* [PROBLEM]: Whenever a line of the records below contains the word "constant", copy that line.

* [Items from a dataset]:
☆ ☆ ☆
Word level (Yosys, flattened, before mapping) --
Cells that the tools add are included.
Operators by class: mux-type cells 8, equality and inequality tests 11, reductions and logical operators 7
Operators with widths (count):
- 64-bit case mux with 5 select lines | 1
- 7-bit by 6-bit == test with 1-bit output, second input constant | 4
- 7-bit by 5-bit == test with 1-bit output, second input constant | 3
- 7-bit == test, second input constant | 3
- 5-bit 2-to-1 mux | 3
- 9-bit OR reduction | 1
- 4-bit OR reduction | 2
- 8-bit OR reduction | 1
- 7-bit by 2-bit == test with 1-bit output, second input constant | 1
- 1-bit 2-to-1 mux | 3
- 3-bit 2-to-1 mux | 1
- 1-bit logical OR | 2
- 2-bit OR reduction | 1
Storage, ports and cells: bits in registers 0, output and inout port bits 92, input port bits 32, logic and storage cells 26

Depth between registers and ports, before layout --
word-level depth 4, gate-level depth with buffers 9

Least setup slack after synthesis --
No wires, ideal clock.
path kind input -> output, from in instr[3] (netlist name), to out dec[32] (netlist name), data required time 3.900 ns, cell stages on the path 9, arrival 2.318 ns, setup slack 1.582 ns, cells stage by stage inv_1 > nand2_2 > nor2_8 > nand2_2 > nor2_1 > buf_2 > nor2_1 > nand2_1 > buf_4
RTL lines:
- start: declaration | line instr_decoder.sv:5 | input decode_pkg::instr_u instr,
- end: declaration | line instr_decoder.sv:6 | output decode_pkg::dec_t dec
☆ ☆ ☆
* [COMPLETED EXERCISE]:
- 7-bit by 6-bit == test with 1-bit output, second input constant | 4
- 7-bit by 5-bit == test with 1-bit output, second input constant | 3
- 7-bit == test, second input constant | 3
- 7-bit by 2-bit == test with 1-bit output, second input constant | 1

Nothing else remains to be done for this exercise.